Requirement: Every record here needs to be retyped exactly.

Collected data
## convolution
module convolution(clk, reset, start, x, y, z, done, mem_rd_adr, mem_rd_data, out_we, out_adr, out_data);
    parameter NUM_FILTERS = 4;
    input clk, reset, start;
    output [7:0] mem_rd_adr;
    input [31:0] mem_rd_data;
    output out_we;
    output [7:0] out_adr;
    output [32*NUM_FILTERS-1:0] out_data;
    input [7:0] x, y, z;
    output done;
    wire rst, rst_acc, mem_en, cntr16_img_en, cntr_filters_en, cntr4_filter_en, adr_sel, filter_wr_en, rst_res_reg;
    wire img_wr_en, row_cntr_en, col_cntr_en, cntr43_en, cntr16_en, img_slice_en, acc_en, cntr_reg4_en, res_buffer_en;
    wire cntr13_en, inc_en, inc_ld, wr_file;
    wire [1:0] mem_offset_sel;
    wire co_cntr16_img, co_cntr4_filter, co_cntr_filters, co_cntr43, co_row_cntr, co_col_cntr, co_cntr16, co_cntr_reg4, co_cntr13;
    wire [7:0] cntr43_res;
    datapath #(NUM_FILTERS) dp(clk, rst, x, y, z, rst_acc, rst_res_reg, mem_en, cntr16_img_en, cntr_filters_en, cntr4_filter_en, filter_wr_en, img_wr_en, cntr43_en, row_cntr_en,
          col_cntr_en, cntr16_en, img_slice_en, acc_en, cntr_reg4_en, res_buffer_en, cntr13_en,
          inc_en, inc_ld, wr_file, adr_sel, mem_offset_sel, co_cntr16_img,
          co_cntr4_filter, co_cntr_filters, co_cntr43, co_row_cntr, co_col_cntr, co_cntr16, co_cntr_reg4, co_cntr13, cntr43_res,
          mem_rd_adr, mem_rd_data, out_we, out_adr, out_data);
    controller cu(clk, reset, start, co_cntr16_img, co_cntr4_filter, co_cntr_filters, co_cntr43, co_row_cntr, co_col_cntr,
                 co_cntr16, co_cntr_reg4, co_cntr13, cntr43_res,
                 rst, rst_acc, rst_res_reg, mem_en, cntr16_img_en, cntr_filters_en, cntr4_filter_en, wr_file, adr_sel, mem_offset_sel, filter_wr_en,
                 img_wr_en, row_cntr_en, col_cntr_en, cntr43_en, cntr16_en, img_slice_en, acc_en, cntr_reg4_en, res_buffer_en,
                 cntr13_en, inc_en, inc_ld, done);
endmodule
Size: ~4600 cells after synthesis, about 1400 flip-flops, roughly 210 I/O pins, ~76000 sq um of cells after synthesis.
Settings: LEC_CHECK=0, CAP_MARGIN=40, CELL_PAD_IN_SITES_DETAIL_PLACEMENT=0, CELL_PAD_IN_SITES_GLOBAL_PLACEMENT=3, CORE_ASPECT_RATIO=0.66, CORE_MARGIN=2, CORE_UTILIZATION=44, CTS_CLUSTER_DIAMETER=87, GPL_ROUTABILITY_DRIVEN=1, MIN_ROUTING_LAYER=met2, PLACE_DENSITY_LB_ADDON=0.18, SETUP_SLACK_MARGIN=1.61, SLEW_MARGIN=20; clock period 11.6 ns.
run.sh (not shown) runs the stock make flow with config.mk's settings and CLKGATE_MAP_FILE=.
==> next run, changes <==
- CAP_MARGIN: 40 -> 20
- CELL_PAD_IN_SITES_DETAIL_PLACEMENT: 0 -> default
- CELL_PAD_IN_SITES_GLOBAL_PLACEMENT: 3 -> default
- CORE_ASPECT_RATIO: 0.66 -> default
- CORE_UTILIZATION: 44 -> 46
- CTS_CLUSTER_DIAMETER: 87 -> default
- GPL_ROUTABILITY_DRIVEN: 1 -> default
- MIN_ROUTING_LAYER: met2 -> default
- PLACE_DENSITY_LB_ADDON: 0.18 -> default
- SETUP_SLACK_MARGIN: 1.61 -> default
- clock period: 11.6 -> 7.61 ns (I/O delays scaled with it)
=> Maximum frequency goes up by 18%. Cell area goes up by 0.77%. Cell count goes down by 0.67%. Routed wire length goes down by 9.0%. Via count goes down by 23%.
==> next run, changes <==
- CORE_UTILIZATION: 46 -> 70
- CTS_CLUSTER_SIZE: default -> 77
- HOLD_SLACK_MARGIN: default -> 0.27
- PLACE_DENSITY_LB_ADDON: default -> 0.0
- SETUP_SLACK_MARGIN: default -> 1.33
- TNS_END_PERCENT: default -> 5
- clock period: 7.61 -> 4.64 ns (I/O delays scaled with it)
What happened:
- The new run finished with negative setup slack left
- power rose by 64%
- utilization rose by 30 points
- wire length rose by 11%
- worst hold slack gets better by 0.0072 ns
- cell area rose by 1.9%
- clock-buffer cell count fell by 7
- die size fell by 34%
- via count rose by 9.9%
==> next run, changes <==
- CORE_UTILIZATION: 70 -> 60
- CTS_CLUSTER_SIZE: 77 -> default
- HOLD_SLACK_MARGIN: 0.27 -> default
- PLACE_DENSITY_LB_ADDON: 0.0 -> default
- SETUP_SLACK_MARGIN: 1.33 -> default
- TNS_END_PERCENT: 5 -> default
- clock period: 4.64 -> 8.26 ns (I/O delays scaled with it)
Result: This time the run finished clean. Die size grows by about 16%. Clock-buffer cell count grows by 16. Setup slack improves by 3.3 ns. Worst hold slack degrades by 0.018 ns. Via count shrinks by 9.4%. Routed wire length shrinks by about 13%.


run 1:
convolution again, from the RTL that the note above started with.
==> flow/config.mk <==
export PLATFORM = sky130hd
export DESIGN_NAME = convolution
export DESIGN_NICKNAME = convolution
export VERILOG_FILES = /design/flow/design.v
export SDC_FILE = /design/flow/constraint.sdc
export NUM_CORES = 4
export LEC_CHECK = 0
export CAP_MARGIN = 20
export CORE_MARGIN = 2
export CORE_UTILIZATION = 72
export CTS_CLUSTER_SIZE = 31
export PLACE_DENSITY_LB_ADDON = 0.01
export SETUP_SLACK_MARGIN = 1.89
export SLEW_MARGIN = 20
==> flow/constraint.sdc <==
create_clock -name core_clock -period 6.71 [get_ports {clk}]
set_input_delay 1.3420 -clock core_clock [delete_from_list [all_inputs] [get_ports {clk}]]
set_output_delay 1.3420 -clock core_clock [all_outputs]
set_load 0.01 [all_outputs]
Status run 1: flow complete, layout not clean - negative setup slack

Solution for this exercise:
## convolution
module convolution(clk, reset, start, x, y, z, done, mem_rd_adr, mem_rd_data, out_we, out_adr, out_data);
    parameter NUM_FILTERS = 4;
    input clk, reset, start;
    output [7:0] mem_rd_adr;
    input [31:0] mem_rd_data;
    output out_we;
    output [7:0] out_adr;
    output [32*NUM_FILTERS-1:0] out_data;
    input [7:0] x, y, z;
    output done;
    wire rst, rst_acc, mem_en, cntr16_img_en, cntr_filters_en, cntr4_filter_en, adr_sel, filter_wr_en, rst_res_reg;
    wire img_wr_en, row_cntr_en, col_cntr_en, cntr43_en, cntr16_en, img_slice_en, acc_en, cntr_reg4_en, res_buffer_en;
    wire cntr13_en, inc_en, inc_ld, wr_file;
    wire [1:0] mem_offset_sel;
    wire co_cntr16_img, co_cntr4_filter, co_cntr_filters, co_cntr43, co_row_cntr, co_col_cntr, co_cntr16, co_cntr_reg4, co_cntr13;
    wire [7:0] cntr43_res;
    datapath #(NUM_FILTERS) dp(clk, rst, x, y, z, rst_acc, rst_res_reg, mem_en, cntr16_img_en, cntr_filters_en, cntr4_filter_en, filter_wr_en, img_wr_en, cntr43_en, row_cntr_en,
          col_cntr_en, cntr16_en, img_slice_en, acc_en, cntr_reg4_en, res_buffer_en, cntr13_en,
          inc_en, inc_ld, wr_file, adr_sel, mem_offset_sel, co_cntr16_img,
          co_cntr4_filter, co_cntr_filters, co_cntr43, co_row_cntr, co_col_cntr, co_cntr16, co_cntr_reg4, co_cntr13, cntr43_res,
          mem_rd_adr, mem_rd_data, out_we, out_adr, out_data);
    controller cu(clk, reset, start, co_cntr16_img, co_cntr4_filter, co_cntr_filters, co_cntr43, co_row_cntr, co_col_cntr,
                 co_cntr16, co_cntr_reg4, co_cntr13, cntr43_res,
                 rst, rst_acc, rst_res_reg, mem_en, cntr16_img_en, cntr_filters_en, cntr4_filter_en, wr_file, adr_sel, mem_offset_sel, filter_wr_en,
                 img_wr_en, row_cntr_en, col_cntr_en, cntr43_en, cntr16_en, img_slice_en, acc_en, cntr_reg4_en, res_buffer_en,
                 cntr13_en, inc_en, inc_ld, done);
endmodule
Size: ~4600 cells after synthesis, about 1400 flip-flops, roughly 210 I/O pins, ~76000 sq um of cells after synthesis.
Settings: LEC_CHECK=0, CAP_MARGIN=40, CELL_PAD_IN_SITES_DETAIL_PLACEMENT=0, CELL_PAD_IN_SITES_GLOBAL_PLACEMENT=3, CORE_ASPECT_RATIO=0.66, CORE_MARGIN=2, CORE_UTILIZATION=44, CTS_CLUSTER_DIAMETER=87, GPL_ROUTABILITY_DRIVEN=1, MIN_ROUTING_LAYER=met2, PLACE_DENSITY_LB_ADDON=0.18, SETUP_SLACK_MARGIN=1.61, SLEW_MARGIN=20; clock period 11.6 ns.
run.sh (not shown) runs the stock make flow with config.mk's settings and CLKGATE_MAP_FILE=.
==> next run, changes <==
- CAP_MARGIN: 40 -> 20
- CELL_PAD_IN_SITES_DETAIL_PLACEMENT: 0 -> default
- CELL_PAD_IN_SITES_GLOBAL_PLACEMENT: 3 -> default
- CORE_ASPECT_RATIO: 0.66 -> default
- CORE_UTILIZATION: 44 -> 46
- CTS_CLUSTER_DIAMETER: 87 -> default
- GPL_ROUTABILITY_DRIVEN: 1 -> default
- MIN_ROUTING_LAYER: met2 -> default
- PLACE_DENSITY_LB_ADDON: 0.18 -> default
- SETUP_SLACK_MARGIN: 1.61 -> default
- clock period: 11.6 -> 7.61 ns (I/O delays scaled with it)
=> Maximum frequency goes up by 18%. Cell area goes up by 0.77%. Cell count goes down by 0.67%. Routed wire length goes down by 9.0%. Via count goes down by 23%.
==> next run, changes <==
- CORE_UTILIZATION: 46 -> 70
- CTS_CLUSTER_SIZE: default -> 77
- HOLD_SLACK_MARGIN: default -> 0.27
- PLACE_DENSITY_LB_ADDON: default -> 0.0
- SETUP_SLACK_MARGIN: default -> 1.33
- TNS_END_PERCENT: default -> 5
- clock period: 7.61 -> 4.64 ns (I/O delays scaled with it)
What happened:
- The new run finished with negative setup slack left
- power rose by 64%
- utilization rose by 30 points
- wire length rose by 11%
- worst hold slack gets better by 0.0072 ns
- cell area rose by 1.9%
- clock-buffer cell count fell by 7
- die size fell by 34%
- via count rose by 9.9%
==> next run, changes <==
- CORE_UTILIZATION: 70 -> 60
- CTS_CLUSTER_SIZE: 77 -> default
- HOLD_SLACK_MARGIN: 0.27 -> default
- PLACE_DENSITY_LB_ADDON: 0.0 -> default
- SETUP_SLACK_MARGIN: 1.33 -> default
- TNS_END_PERCENT: 5 -> default
- clock period: 4.64 -> 8.26 ns (I/O delays scaled with it)
Result: This time the run finished clean. Die size grows by about 16%. Clock-buffer cell count grows by 16. Setup slack improves by 3.3 ns. Worst hold slack degrades by 0.018 ns. Via count shrinks by 9.4%. Routed wire length shrinks by about 13%.


run 1:
convolution again, from the RTL that the note above started with.
==> flow/config.mk <==
export PLATFORM = sky130hd
export DESIGN_NAME = convolution
export DESIGN_NICKNAME = convolution
export VERILOG_FILES = /design/flow/design.v
export SDC_FILE = /design/flow/constraint.sdc
export NUM_CORES = 4
export LEC_CHECK = 0
export CAP_MARGIN = 20
export CORE_MARGIN = 2
export CORE_UTILIZATION = 72
export CTS_CLUSTER_SIZE = 31
export PLACE_DENSITY_LB_ADDON = 0.01
export SETUP_SLACK_MARGIN = 1.89
export SLEW_MARGIN = 20
==> flow/constraint.sdc <==
create_clock -name core_clock -period 6.71 [get_ports {clk}]
set_input_delay 1.3420 -clock core_clock [delete_from_list [all_inputs] [get_ports {clk}]]
set_output_delay 1.3420 -clock core_clock [all_outputs]
set_load 0.01 [all_outputs]
Status run 1: flow complete, layout not clean - negative setup slack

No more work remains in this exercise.